There is a parallel to be found here with respect to our relationship to God. Though the Christian‘s thanksgiving is not limited to one day or one season of the year, the matter of thankfulness is called to our attention in the States in a special way during the month of November. We will be gathering in our churches for special thanksgiving worship, and we will be especially mindful of it in our family devotions. Well and good. We need special reminders such as this of the goodness and mercy of God.
But there is an attitude which must permeate our expressions of thanksgiving, lest God should reject it or even be offended by it. The Psalmist David, who had slain Urriah and stolen Bathsheba as his wife, and who had known the depths of human sin and misery, tells us about it in the text quoted above.
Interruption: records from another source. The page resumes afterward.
==> config.mk <==
export PLATFORM = sky130hd
export DESIGN_NAME = multicycle_control
export DESIGN_NICKNAME = d
export VERILOG_FILES = /design/src/rtl/multicycle_control.sv
export SDC_FILE = /design/constraint.sdc
export NUM_CORES = 1
export LEC_CHECK = 0
export ABC_AREA = 1
export CORE_AREA = 2 2 61 49
export DETAILED_ROUTE_END_ITERATION = 16
export DIE_AREA = 0 0 63 51
export GPL_TIMING_DRIVEN = 0
export HOLD_SLACK_MARGIN = 0.06
export MAX_ROUTING_LAYER = met4
export PLACE_DENSITY = 0.69
export SLEW_MARGIN = 5
export SYNTH_ARGS = -nofsm -noshare
export SYNTH_HDL_FRONTEND = slang
export SYNTH_SLANG_ARGS = --single-unit
==> constraint.sdc <==
create_clock -name clk -period 2.75 [get_ports clk]
set_clock_uncertainty 0.2 [all_clocks]
set_input_delay 0.55 -clock clk [delete_from_list [all_inputs] [get_ports clk]]
set_output_delay 0.55 -clock clk [all_outputs]
set_load 0.02 [all_outputs]
==> src/rtl/multicycle_control.sv <==
// multicycle_control: multi-cycle control FSM for an RV32I subset
// (add, sub, and, or, lw, sw, beq). Sequences fetch, decode, execute,
// memory access and write-back, and drives every datapath enable/select.
// Outputs are Moore-decoded from the state and the registered instruction;
// the only exception is pc_write in EX_BEQ, which follows the ALU zero flag.
// Optional feature macro: RETIRE_COUNT_EN adds a saturating retired-instruction
// counter on output retired_count.
module multicycle_control #(
  parameter int DMEM_WAIT = 1,
  parameter int CNT_W     = 32
) (
  input  logic        clk,
  input  logic        reset,
  input  logic        start,
  input  logic [31:0] instr,
  input  logic        zero,
  output logic        imem_en,
  output logic        ir_write,
  output logic        pc_write,
  output logic        pc_src,
  output logic [1:0]  imm_sel,
  output logic        alu_src_b,
  output logic [3:0]  alu_ctrl,
  output logic        dmem_read,
  output logic        dmem_write,
  output logic        reg_write,
  output logic        mem_to_reg,
  output logic        busy,
  output logic        halted,
  output logic        error
`ifdef RETIRE_COUNT_EN
  ,
  output logic [CNT_W-1:0] retired_count
`endif
);

  typedef enum logic [3:0] {
    S_IDLE    = 4'd0,
    S_FETCH   = 4'd1,
    S_FWAIT   = 4'd2,
    S_DECODE  = 4'd3,
    S_EX_R    = 4'd4,
    S_WB_R    = 4'd5,
    S_EX_ADDR = 4'd6,
    S_MEM_RD  = 4'd7,
    S_WB_LD   = 4'd8,
    S_MEM_WR  = 4'd9,
    S_EX_BEQ  = 4'd10,
    S_HALT    = 4'd11,
    S_ERROR   = 4'd12
  } state_e;

  localparam logic [6:0] OP_R      = 7'b0110011;
  localparam logic [6:0] OP_LOAD   = 7'b0000011;
  localparam logic [6:0] OP_STORE  = 7'b0100011;
  localparam logic [6:0] OP_BRANCH = 7'b1100011;

  localparam logic [3:0] ALU_ADD = 4'b0010;
  localparam logic [3:0] ALU_SUB = 4'b0110;
  localparam logic [3:0] ALU_AND = 4'b0000;
  localparam logic [3:0] ALU_OR  = 4'b0001;

  localparam logic [1:0] IMM_I = 2'b00;
  localparam logic [1:0] IMM_S = 2'b01;
  localparam logic [1:0] IMM_B = 2'b10;

  // Last wait-counter value spent in MEM_RD; the counter never has to pass 3.
  localparam logic [1:0] WAIT_LAST = 2'(DMEM_WAIT);

  state_e     state_q, state_d;
  logic [1:0] wait_cnt_q, wait_cnt_d;

  logic [6:0] opcode_s;
  logic [2:0] funct3_s;
  logic [6:0] funct7_s;
  logic       r_ok_s;
  logic [3:0] r_alu_s;
  logic       is_r_s;
  logic       is_lw_s;
  logic       is_sw_s;
  logic       is_beq_s;
  logic       is_halt_s;

  // Register-number fields are datapath business; the controller ignores them.
  logic unused_fields_s;
  assign unused_fields_s = ^{instr[24:15], instr[11:7]};

  // Instruction classification from the registered instruction word.
  always_comb begin
    opcode_s = instr[6:0];
    funct3_s = instr[14:12];
    funct7_s = instr[31:25];
    r_ok_s   = 1'b0;
    r_alu_s  = ALU_ADD;
    case ({funct7_s, funct3_s})
      10'b0000000_000: begin r_ok_s = 1'b1; r_alu_s = ALU_ADD; end
      10'b0100000_000: begin r_ok_s = 1'b1; r_alu_s = ALU_SUB; end
      10'b0000000_111: begin r_ok_s = 1'b1; r_alu_s = ALU_AND; end
      10'b0000000_110: begin r_ok_s = 1'b1; r_alu_s = ALU_OR;  end
      default:         begin r_ok_s = 1'b0; r_alu_s = ALU_ADD; end
    endcase
    is_halt_s = (instr == 32'h0000_0000);
    is_r_s    = (opcode_s == OP_R) && r_ok_s;
    is_lw_s   = (opcode_s == OP_LOAD)   && (funct3_s == 3'b010);
    is_sw_s   = (opcode_s == OP_STORE)  && (funct3_s == 3'b010);
    is_beq_s  = (opcode_s == OP_BRANCH) && (funct3_s == 3'b000);
  end

  // Next-state logic and the MEM_RD wait counter (zero outside MEM_RD,
  // so it is already cleared on entry).
  always_comb begin
    state_d    = state_q;
    wait_cnt_d = 2'b00;
    case (state_q)
      S_IDLE: begin
        if (start) begin
          state_d = S_FETCH;
        end else begin
          state_d = S_IDLE;
        end
      end
      S_FETCH:  state_d = S_FWAIT;
      S_FWAIT:  state_d = S_DECODE;
      S_DECODE: begin
        if (is_halt_s) begin
          state_d = S_HALT;
        end else if (is_r_s) begin
          state_d = S_EX_R;
        end else if (is_lw_s || is_sw_s) begin
          state_d = S_EX_ADDR;
        end else if (is_beq_s) begin
          state_d = S_EX_BEQ;
        end else begin
          state_d = S_ERROR;
        end
      end
      S_EX_R:   state_d = S_WB_R;
      S_WB_R:   state_d = S_FETCH;
      S_EX_ADDR: begin
        if (is_lw_s) begin
          state_d = S_MEM_RD;
        end else if (is_sw_s) begin
          state_d = S_MEM_WR;
        end else begin
          state_d = S_ERROR;
        end
      end
      S_MEM_RD: begin
        if (wait_cnt_q == WAIT_LAST) begin
          state_d = S_WB_LD;
        end else begin
          state_d    = S_MEM_RD;
          wait_cnt_d = wait_cnt_q + 2'd1;
        end
      end
      S_WB_LD:  state_d = S_FETCH;
      S_MEM_WR: state_d = S_FETCH;
      S_EX_BEQ: state_d = S_FETCH;
      S_HALT:   state_d = S_HALT;
      S_ERROR:  state_d = S_ERROR;
      default:  state_d = S_ERROR;
    endcase
  end

  // Moore output decode; pc_write in EX_BEQ is the one combinational path from zero.
  always_comb begin
    imem_en    = 1'b0;
    ir_write   = 1'b0;
    pc_write   = 1'b0;
    pc_src     = 1'b0;
    imm_sel    = IMM_I;
    alu_src_b  = 1'b0;
    alu_ctrl   = ALU_ADD;
    dmem_read  = 1'b0;
    dmem_write = 1'b0;
    reg_write  = 1'b0;
    mem_to_reg = 1'b0;
    busy       = 1'b1;
    halted     = 1'b0;
    error      = 1'b0;
    case (state_q)
      S_IDLE:   busy = 1'b0;
      S_FETCH:  imem_en = 1'b1;
      S_FWAIT: begin
        ir_write = 1'b1;
        pc_write = 1'b1;
        pc_src   = 1'b0;
      end
      S_DECODE: imm_sel = IMM_B;
      S_EX_R: begin
        alu_src_b = 1'b0;
        alu_ctrl  = r_alu_s;
      end
      S_WB_R: begin
        reg_write  = 1'b1;
        mem_to_reg = 1'b0;
        alu_ctrl   = r_alu_s;
      end
      S_EX_ADDR: begin
        alu_src_b = 1'b1;
        alu_ctrl  = ALU_ADD;
        if (is_sw_s) begin
          imm_sel = IMM_S;
        end else begin
          imm_sel = IMM_I;
        end
      end
      S_MEM_RD: dmem_read = 1'b1;
      S_WB_LD: begin
        reg_write  = 1'b1;
        mem_to_reg = 1'b1;
      end
      S_MEM_WR: begin
        dmem_write = 1'b1;
        imm_sel    = IMM_S;
        alu_src_b  = 1'b1;
      end
      S_EX_BEQ: begin
        alu_src_b = 1'b0;
        alu_ctrl  = ALU_SUB;
        imm_sel   = IMM_B;
        pc_write  = zero;
        pc_src    = 1'b1;
      end
      S_HALT: begin
        busy   = 1'b0;
        halted = 1'b1;
      end
      S_ERROR: begin
        busy  = 1'b0;
        error = 1'b1;
      end
      default: busy = 1'b0;
    endcase
  end

  // State and wait-counter registers with synchronous reset.
  always_ff @(posedge clk) begin
    if (reset) begin
      state_q    <= S_IDLE;
      wait_cnt_q <= 2'b00;
    end else begin
      state_q    <= state_d;
      wait_cnt_q <= wait_cnt_d;
    end
  end

`ifdef RETIRE_COUNT_EN
  logic [CNT_W-1:0] retired_q, retired_d;
  logic             retire_s;

  // An instruction retires when a completing state hands back to FETCH.
  always_comb begin
    retire_s  = 1'b0;
    retired_d = retired_q;
    if ((state_d == S_FETCH) &&
        ((state_q == S_WB_R) || (state_q == S_WB_LD) ||
         (state_q == S_MEM_WR) || (state_q == S_EX_BEQ))) begin
      retire_s = 1'b1;
    end else begin
      retire_s = 1'b0;
    end
    if (retire_s && (retired_q != {CNT_W{1'b1}})) begin
      retired_d = retired_q + CNT_W'(1);
    end else begin
      retired_d = retired_q;
    end
  end

  // Saturating retired-instruction counter.
  always_ff @(posedge clk) begin
    if (reset) begin
      retired_q <= {CNT_W{1'b0}};
    end else begin
      retired_q <= retired_d;
    end
  end

  assign retired_count = retired_q;
`else
  // Without the retire counter CNT_W sizes nothing; keep it referenced.
  if (CNT_W < 1) begin : g_cnt_w_unused
  end
`endif

endmodule

==> results of run 1 <==
==> logic make-up after synthesis <==
| logic type | Yosys count | synth area share, % |
|---|---|---|
| other | 1 | 0.497 |
| adder cells (fa/ha/maj) | 1 | 1.66 |
| buffers and inverters | 25 | 12.9 |
| AND/OR/NAND/NOR | 109 | 61.9 |
| AO/OA/AOI/OAI | 10 | 7.13 |
| flip-flops | 6 | 15.9 |
==> worst min-delay path by stage <==
stage / startpoint / end / cells after the start / slack, ns
floorplan: wait_cnt_q[0] / wait_cnt_q[0] / 1 / 0.20
global placement: wait_cnt_q[0] / wait_cnt_q[0] / 1 / 0.23
detailed placement: wait_cnt_q[0] / wait_cnt_q[0] / 1 / 0.23
CTS: wait_cnt_q[0] / wait_cnt_q[0] / 1 / 0.23
global route: wait_cnt_q[0] / wait_cnt_q[0] / 1 / 0.26
finish: wait_cnt_q[0] / wait_cnt_q[0] / 1 / 0.23
==> registers in the layout (all words and copies together), names as in the netlist <==
signal      count
state_q         4
wait_cnt_q      2
==> cells in the final DEF, fill, tap and decap left out, drive strengths merged, types with 2 or more instances in the layout <==
master / instances
clkbuf: 5
nor3: 6
nor2: 46
nand4: 3
and2: 2
a21oi: 4
dfxtp: 6
dlygate4sd2: 2
clkdlybuf4s50: 47
nand2: 44
o21ai: 4
inv: 24
nand3: 7
==> cell usage after synthesis <==
| master | instances | share of area [%] |
|---|---|---|
| sky130_fd_sc_hd__nand2_1 | 41 | 20 |
| sky130_fd_sc_hd__nor2_1 | 41 | 20 |
| sky130_fd_sc_hd__inv_1 | 24 | 12 |
| sky130_fd_sc_hd__nand3_1 | 7 | 4.6 |
| sky130_fd_sc_hd__dfxtp_1 | 6 | 16 |
| sky130_fd_sc_hd__nor3_1 | 6 | 4.0 |
| sky130_fd_sc_hd__a21oi_1 | 4 | 2.7 |
| sky130_fd_sc_hd__nor2_2 | 4 | 3.3 |
| sky130_fd_sc_hd__o21ai_0 | 4 | 2.7 |
| sky130_fd_sc_hd__nand2_2 | 3 | 2.5 |
| sky130_fd_sc_hd__nand4_1 | 3 | 2.5 |
| sky130_fd_sc_hd__and2_1 | 2 | 1.7 |
| sky130_fd_sc_hd__buf_4 | 1 | 1.0 |
| sky130_fd_sc_hd__conb_1 | 1 | 0.50 |
| sky130_fd_sc_hd__ha_1 | 1 | 1.7 |
| sky130_fd_sc_hd__nand3b_1 | 1 | 1.0 |
| sky130_fd_sc_hd__nor2_4 | 1 | 1.5 |
| sky130_fd_sc_hd__o211ai_1 | 1 | 1.0 |
| sky130_fd_sc_hd__o22ai_1 | 1 | 0.83 |
==> critical path: stages <==
cell,delay [ns]
sky130_fd_sc_hd__clkdlybuf4s50_1,0.57
sky130_fd_sc_hd__nand3b_1,0.10
sky130_fd_sc_hd__nor2_1,0.13
sky130_fd_sc_hd__nand4_1,0.13
sky130_fd_sc_hd__nor2_1,0.10
sky130_fd_sc_hd__dlygate4sd2_1,0.34
==> timing repair <==
action,4_1_cts,5_1_grt
gates resized for setup,5,8
hold buffers,0,0
setup endpoints to repair,4,4
==> stage by stage <==
stage	area, µm²	hold slack [ns]	power, µW	instances
2_1_floorplan	754	0.205	226	152
3_3_place_gp	1320	0.226	339	242
3_5_place_dp	1320	0.226	342	242
4_1_cts	1350	0.232	423	245
5_1_grt	1350	0.262	454	245
6_report	1350	0.230	419	245
==> power groups by stage <==
stage               sequential (µW)  clock, µW  combinational, µW
finish                          104       77.0                238
global route                    106       85.7                263
CTS                             104       80.9                238
detailed placement              105          0                237
global placement                105          0                234
floorplan                       103          0                123
==> layout make-up <==
type | instances | area [µm²] | share of cell area (%)
Inverter | 24 | 90.1 | 6.69
Sequential cell | 6 | 120 | 8.92
Buffer | 1 | 7.51 | 0.558
Timing Repair Buffer | 52 | 510 | 37.9
Multi-Input combinational cell | 121 | 548 | 40.7
Clock buffer | 3 | 22.5 | 1.67
Tap cell | 38 | 47.5 | 3.53
==> layer usage <==
metal | vias to the layer above | wire length [µm] | GRT usage, % | part of all wire [%]
li1 | 580 | - | - | -
met1 | 427 | 1140 | 19.0 | 50
met2 | 24 | 1010 | 26.4 | 44
met3 | 0 | 124 | 4.19 | 5.4
met4 | 0 | 0 | 3.33 | 0
met5 | - | 0 | - | 0
==> run summary, run 1 <==
Counting along the longest clock path gives a buffer depth of 2. After clock tree synthesis, the clock-pin slew on the worst setup and hold paths is 0.04 ns. Counting every net in the synthesized netlist gives 189. Ratio of routed vias to standard cells: 4.21. The tools report the critical path endpoint category as a primary output.

The floorplan step defined a die boundary enclosing 3210 µm². The hold violation total from the final report came out at 0. The highest attainable clock frequency is 372 MHz, and the remaining antenna violation count is 0. The initial utilization of the core area, before any placement, comes to 27.9%. Once routing completed, OpenROAD measured the worst setup slack at 0.0645 ns. The tools report the combined global-route utilization of all metal layers as 15.7%. STA classifies the critical path startpoint as an input port. The synthesized netlist contains 19 unique library cells. Dividing total power by cell area gives a power density of 311 nW/µm². In this run the power spent charging and discharging nets is 158 µW.

The area of the core is 2700 µm². The path class of the tightest hold or removal check is reg2reg. After clock tree synthesis, the setup repair step added 0 buffers. The die is 51 µm tall.

Final period demand of the worst path: 2.69 ns. The source-to-sink clock delay at the later pin of the worst-skew pair was 0.24 ns; the placement row count was 17. The logs give 7 for the maximum number of pins on one net before global-route repair and 0 for the sum of overflow across all layers after global routing.

The largest vdd supply drop is 0.000130 V, and the count of buffers from port buffering is 52. After synthesis the netlist holds a flip-flop and latch count of 6. The fraction of layout cells with a size suffix above 1 was 7.25%; the number of levels in the clock H-tree was 1. The tools report the estimated wirelength of the detail-placed design as 2.02 mm. The final max-slew violation count was 0.

Cell-internal power: 261 µW. Clock tree synthesis inserted a total of 3 buffers. The placement-stage worst setup slack was -0.330 ns; the share of the yosys chip area belonging to registers was 15.9%. The origin of the worst setup path was instr[14]. The power share of the clock group is 18.4%, and the share of total power consumed by net switching is 37.8%. The tools report the capture point of the worst reg-to-reg path as state_q[0]. The layout overhead on the synthesized area is 78.4%. Routability-driven placement finished with a final weighted congestion of 0.816. The cell sitting at the root of the clock tree is a sky130_fd_sc_hd__clkbuf_4. The share of total power dissipated in combinational logic is 56.8%. The die is 63 µm wide. The end point of the critical path was alu_ctrl[0]. The maximum net fanout on the critical path was 4; the share of the core filled with cells in the final layout was 49.8%. The setup check on the worst reg-to-reg path leaves a slack of 1.28 ns. The first global-routing pass estimated 4.00 mm of wire. The net count of the finished layout is 246. In this run the critical register-to-register path is launched from state_q[3].

Sequential cells burn 24.9% of the power. Each instance of the synthesized netlist takes up on average 4.96 µm². The logs give 0 for the count of yosys warnings during synthesis and 6 for the CTS sink count. The count of TritonRoute iterations in the first routing pass came out at 4.

For the final count of negative-setup-slack endpoints, the log shows 0. The run gives 983 as the via count of the first global-routing pass. TritonCTS built the clock tree. Data arrival time of the critical path: 1.94 ns. The number of antenna diodes in the final layout is 0.

The tools report the number of antenna violations at the first check in global routing as 0. For the I/O pin count, the log shows 54. After detailed routing, the average wire length per cell comes to 9.29 µm. Across the run, the number of max-cap violations was 0. For the count of fill cells added during filler insertion, the log shows 300. Setup repair after global routing left no endpoint under its margin. The required arrival time at the worst endpoint is 2.00 ns. The tools report the leakage power summed over all cells as 0.000613 µW.

For the worst flop-to-flop path, the logic depth is 9. The critical path is of the in2out type. The run gives 42 as the DRC violation total after the first TritonRoute iteration.

The final layout contains routed wiring with a total length of 2.28 mm. The run gives 0 as the remaining routing DRC violations. For this block, the via count after detailed routing is 1031. For the final routed database, the setup TNS stands at 0 ns.

The tools report the synthesized instance count as 152. The final period utilization was 97.7%. The flow ran to the end, and the final reports show no timing, DRC or antenna violations.

The post-synthesis instance area came out at 754 µm².
(Power assumes the default switching activity.)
He could have offered a multitude of sacrifices and numerous burnt–offerings as an expression of his penitence for sin, and as an offering of thanksgiving for the forgiveness he had experienced; but it all would have been quite meaningless to the Lord were it not preceded by a contrite spirit and a. broken heart. “A broken and a contrite heart, O God, Thou wilt not despise.”
It is well that we desire to give concrete expression to our gratitude to God for all that He has done for us, by giving a special gift or offering to a worthy cause on Thanksgiving Day. That I do not wish to discourage, though I sometimes wonder why that desire isn‘t as strongly felt and practiced all through. out the year. But let us make sure that our expression of gratitude in this way is not activated by a desire to remunerate God, or to promote the inflation of our own ego. However complimentary from the human perspective our giving might be, it must, from God‘s perspective, be preceded by a broken and a contrite heart.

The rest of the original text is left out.